Work task:
Your task is to copy each line of the records that includes the string "cells".

Stored data:
Source: an optimization exercise on an open RTL-to-GDS flow (aim: small area, a short achievable clock period and few clock cycles). Production flows keep margins and buffers that such runs may drop.
Function was checked by simulation only, so behaviour that the tests miss may differ from the original.
No activity file was given, so power comes from the tool's default toggle rates.

Design dshot_tdec, start of the top module:
module dshot_tdec (
    input  wire        clk,
    input  wire        rst,             
    input  wire        cfg_scheme,      
    input  wire [6:0]  cfg_tol,         
    input  wire        cfg_csum_inv,    
    input  wire [15:0] cfg_nom_period,  
    input  wire        in_valid,
    output wire        in_ready,
    input  wire        in_end,
    input  wire        in_level,        
    input  wire [15:0] in_high,         
    input  wire [15:0] in_len,          
    output reg         out_valid,
    output reg  [2:0]  out_status,
    output reg  [15:0] out_raw
);
    localparam [2:0] STAT_OK   = 3'd0;
    localparam [2:0] STAT_CSUM = 3'd2;
    localparam [2:0] STAT_INS  = 3'd3;
    localparam [2:0] STAT_BSF  = 3'd4;
    localparam [1:0] E_NONE = 2'd0, E_INS = 2'd1, E_BSF = 2'd2;
    localparam [1:0] A_IDLE = 2'd0, A_DIV = 2'd1, A_READY = 2'd2, A_HAND = 2'd3;
    localparam [1:0] DV_IDLE = 2'd0, DV_RUN = 2'd1, DV_DONE = 2'd2, DV_DONE2 = 2'd3;
    localparam [1:0] OWN_A = 2'd0, OWN_IN = 2'd1, OWN_B = 2'd2;
    reg        cs;
    reg [6:0]  ctol;
    reg        cinv;
    reg [15:0] cpn;
    always @(posedge clk) begin
        cs   <= cfg_scheme;
        ctol <= cfg_tol;
        cinv <= cfg_csum_inv;
        cpn  <= cfg_nom_period;
    end
    reg        in_ready_r;    
    reg        nrdy;          
    reg        v1, e1, lv1;
    reg [15:0] h1, l1;
    reg [5:0]  cnt;
    reg [20:0] acc;           
    reg [20:0] nacc;          
    reg [15:0] ra;            
    reg [15:0] rb;            
  ...
Size in the first run: roughly 5400 cells after synthesis, about 83 I/O pins, about 0.059 mm2 of cells after synthesis.
==> flow/config.mk <==
export PLATFORM = sky130hd
export DESIGN_NAME = dshot_tdec
export DESIGN_NICKNAME = dshot_tdec
export VERILOG_FILES = /design/flow/design.v
export SDC_FILE = /design/flow/constraint.sdc
export NUM_CORES = 4
export LEC_CHECK = 0
export CAP_MARGIN = 20
export CORE_MARGIN = 2
export CORE_UTILIZATION = 40
export CTS_CLUSTER_DIAMETER = 100
export CTS_CLUSTER_SIZE = 30
export SLEW_MARGIN = 20
==> flow/constraint.sdc <==
create_clock -name core_clock -period 20.0 [get_ports {clk}]
set_input_delay 4.0000 -clock core_clock [delete_from_list [all_inputs] [get_ports {clk}]]
set_output_delay 4.0000 -clock core_clock [all_outputs]
set_load 0.01 [all_outputs]
run.sh (not shown) runs the stock make flow with config.mk's settings and CLKGATE_MAP_FILE= SYNTH_SCRIPT=/design/flow/synth_recipe.tcl, a recipe that flattens the netlist after the stock synthesis.
Testbench counts at the start, summed over its fixed seeds: cycles 16,293.
This design comes from an exercise in tuning for small area, a short achievable clock period and few clock cycles per item on the open sky130 flow, not from production work. Where RTL was checked, it was by simulation tests only, not by an equivalence proof against the original. Power and IR drop assume default switching activity.

==> flow/design.v (excerpt) <==
module chunk_decoder (
    input  wire        clk,
    input  wire        rst,         
    input  wire        in_valid,
    input  wire [7:0]  in_data,
    output wire        in_ready,
    output wire        out_valid,
    input  wire        out_ready,
    output wire        out_hdr,
    output wire [3:0]  out_kind,
    output wire [23:0] out_value,
    output wire [8:0]  out_len,
    output wire [7:0]  out_data,
    output wire        fault,
    output wire [7:0]  fault_tag
);
Size in the first run: ~3700 cells after synthesis, roughly 2200 flip-flops, roughly 0.054 sq mm of cells after synthesis.
Settings: LEC_CHECK=0, CAP_MARGIN=20, CORE_MARGIN=2, CORE_UTILIZATION=40, CTS_CLUSTER_DIAMETER=100, CTS_CLUSTER_SIZE=24, SETUP_SLACK_MARGIN=4.3, SLEW_MARGIN=20; clock period 7.0 ns.
run.sh (not shown) runs the stock make flow with config.mk's settings and CLKGATE_MAP_FILE= SYNTH_SCRIPT=/design/flow/synth_recipe.tcl, a recipe that flattens the netlist after the stock synthesis.
Testbench counts at the start, summed over its fixed seeds: cycles 26,564, items 1,600.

Task solution:
Size in the first run: roughly 5400 cells after synthesis, about 83 I/O pins, about 0.059 mm2 of cells after synthesis.
Size in the first run: ~3700 cells after synthesis, roughly 2200 flip-flops, roughly 0.054 sq mm of cells after synthesis.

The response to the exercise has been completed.